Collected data
◇ ◇ ◇ ◇ ◇

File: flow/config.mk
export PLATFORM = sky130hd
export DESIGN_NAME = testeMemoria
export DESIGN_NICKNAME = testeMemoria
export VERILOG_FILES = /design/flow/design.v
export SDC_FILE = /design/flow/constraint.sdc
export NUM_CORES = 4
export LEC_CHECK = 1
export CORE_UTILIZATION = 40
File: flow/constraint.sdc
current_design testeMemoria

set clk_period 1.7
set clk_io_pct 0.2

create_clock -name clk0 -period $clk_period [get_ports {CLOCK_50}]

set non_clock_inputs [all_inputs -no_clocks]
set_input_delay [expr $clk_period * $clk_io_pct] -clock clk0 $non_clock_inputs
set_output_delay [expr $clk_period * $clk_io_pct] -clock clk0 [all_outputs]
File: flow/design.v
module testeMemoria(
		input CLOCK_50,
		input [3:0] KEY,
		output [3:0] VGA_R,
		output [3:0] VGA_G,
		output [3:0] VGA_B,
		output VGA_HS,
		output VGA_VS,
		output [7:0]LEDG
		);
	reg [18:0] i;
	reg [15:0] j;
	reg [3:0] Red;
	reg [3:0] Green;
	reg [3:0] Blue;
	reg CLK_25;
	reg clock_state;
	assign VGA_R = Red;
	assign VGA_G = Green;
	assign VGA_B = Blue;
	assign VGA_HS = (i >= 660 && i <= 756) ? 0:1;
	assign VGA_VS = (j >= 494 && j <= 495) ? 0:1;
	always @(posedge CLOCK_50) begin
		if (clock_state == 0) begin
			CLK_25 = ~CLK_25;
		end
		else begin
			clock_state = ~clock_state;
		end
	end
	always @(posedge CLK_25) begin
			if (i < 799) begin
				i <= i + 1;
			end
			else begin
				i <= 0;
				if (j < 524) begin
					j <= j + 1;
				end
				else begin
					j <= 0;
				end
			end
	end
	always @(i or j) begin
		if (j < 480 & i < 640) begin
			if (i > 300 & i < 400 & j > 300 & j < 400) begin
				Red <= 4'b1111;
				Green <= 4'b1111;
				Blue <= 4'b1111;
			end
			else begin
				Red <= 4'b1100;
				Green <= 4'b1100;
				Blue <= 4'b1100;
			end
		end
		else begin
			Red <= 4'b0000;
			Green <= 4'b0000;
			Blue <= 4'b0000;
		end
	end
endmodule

◇ ◇ ◇ ◇ ◇

## HOW TO COMPLETE THIS TASK
Every single record is to be set down again, unaltered.

## YOUR RESPONSE
File: flow/config.mk
export PLATFORM = sky130hd
export DESIGN_NAME = testeMemoria
export DESIGN_NICKNAME = testeMemoria
export VERILOG_FILES = /design/flow/design.v
export SDC_FILE = /design/flow/constraint.sdc
export NUM_CORES = 4
export LEC_CHECK = 1
export CORE_UTILIZATION = 40
File: flow/constraint.sdc
current_design testeMemoria

set clk_period 1.7
set clk_io_pct 0.2

create_clock -name clk0 -period $clk_period [get_ports {CLOCK_50}]

set non_clock_inputs [all_inputs -no_clocks]
set_input_delay [expr $clk_period * $clk_io_pct] -clock clk0 $non_clock_inputs
set_output_delay [expr $clk_period * $clk_io_pct] -clock clk0 [all_outputs]
File: flow/design.v
module testeMemoria(
		input CLOCK_50,
		input [3:0] KEY,
		output [3:0] VGA_R,
		output [3:0] VGA_G,
		output [3:0] VGA_B,
		output VGA_HS,
		output VGA_VS,
		output [7:0]LEDG
		);
	reg [18:0] i;
	reg [15:0] j;
	reg [3:0] Red;
	reg [3:0] Green;
	reg [3:0] Blue;
	reg CLK_25;
	reg clock_state;
	assign VGA_R = Red;
	assign VGA_G = Green;
	assign VGA_B = Blue;
	assign VGA_HS = (i >= 660 && i <= 756) ? 0:1;
	assign VGA_VS = (j >= 494 && j <= 495) ? 0:1;
	always @(posedge CLOCK_50) begin
		if (clock_state == 0) begin
			CLK_25 = ~CLK_25;
		end
		else begin
			clock_state = ~clock_state;
		end
	end
	always @(posedge CLK_25) begin
			if (i < 799) begin
				i <= i + 1;
			end
			else begin
				i <= 0;
				if (j < 524) begin
					j <= j + 1;
				end
				else begin
					j <= 0;
				end
			end
	end
	always @(i or j) begin
		if (j < 480 & i < 640) begin
			if (i > 300 & i < 400 & j > 300 & j < 400) begin
				Red <= 4'b1111;
				Green <= 4'b1111;
				Blue <= 4'b1111;
			end
			else begin
				Red <= 4'b1100;
				Green <= 4'b1100;
				Blue <= 4'b1100;
			end
		end
		else begin
			Red <= 4'b0000;
			Green <= 4'b0000;
			Blue <= 4'b0000;
		end
	end
endmodule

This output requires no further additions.